--- START ---

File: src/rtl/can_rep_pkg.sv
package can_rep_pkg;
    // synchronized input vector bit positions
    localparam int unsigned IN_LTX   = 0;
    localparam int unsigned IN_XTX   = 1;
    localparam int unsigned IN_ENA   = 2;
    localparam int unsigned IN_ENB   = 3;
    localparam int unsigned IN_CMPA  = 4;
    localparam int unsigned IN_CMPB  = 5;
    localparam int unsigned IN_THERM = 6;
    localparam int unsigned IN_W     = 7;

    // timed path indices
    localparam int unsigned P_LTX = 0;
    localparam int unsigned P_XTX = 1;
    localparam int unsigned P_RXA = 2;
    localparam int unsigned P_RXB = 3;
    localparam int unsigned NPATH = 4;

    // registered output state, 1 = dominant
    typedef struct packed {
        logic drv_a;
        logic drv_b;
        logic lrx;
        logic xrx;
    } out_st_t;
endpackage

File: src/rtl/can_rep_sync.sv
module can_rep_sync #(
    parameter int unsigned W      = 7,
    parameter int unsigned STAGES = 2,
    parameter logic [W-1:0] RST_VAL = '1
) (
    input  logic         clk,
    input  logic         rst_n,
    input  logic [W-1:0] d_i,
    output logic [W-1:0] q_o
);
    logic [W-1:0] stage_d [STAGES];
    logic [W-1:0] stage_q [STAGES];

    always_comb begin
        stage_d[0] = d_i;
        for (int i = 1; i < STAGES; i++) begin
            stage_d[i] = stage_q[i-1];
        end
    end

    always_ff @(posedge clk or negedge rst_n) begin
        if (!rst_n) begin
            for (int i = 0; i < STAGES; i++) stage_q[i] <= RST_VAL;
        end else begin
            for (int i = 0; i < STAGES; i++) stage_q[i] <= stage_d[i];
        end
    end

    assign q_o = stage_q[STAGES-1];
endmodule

--- END ---

Go back to the data above and please quote exactly, and only, the lines from the line with "always_comb begin" through its last line.

    always_comb begin
        stage_d[0] = d_i;
        for (int i = 1; i < STAGES; i++) begin
            stage_d[i] = stage_q[i-1];
        end
    end

    always_ff @(posedge clk or negedge rst_n) begin
        if (!rst_n) begin
            for (int i = 0; i < STAGES; i++) stage_q[i] <= RST_VAL;
        end else begin
            for (int i = 0; i < STAGES; i++) stage_q[i] <= stage_d[i];
        end
    end

    assign q_o = stage_q[STAGES-1];
endmodule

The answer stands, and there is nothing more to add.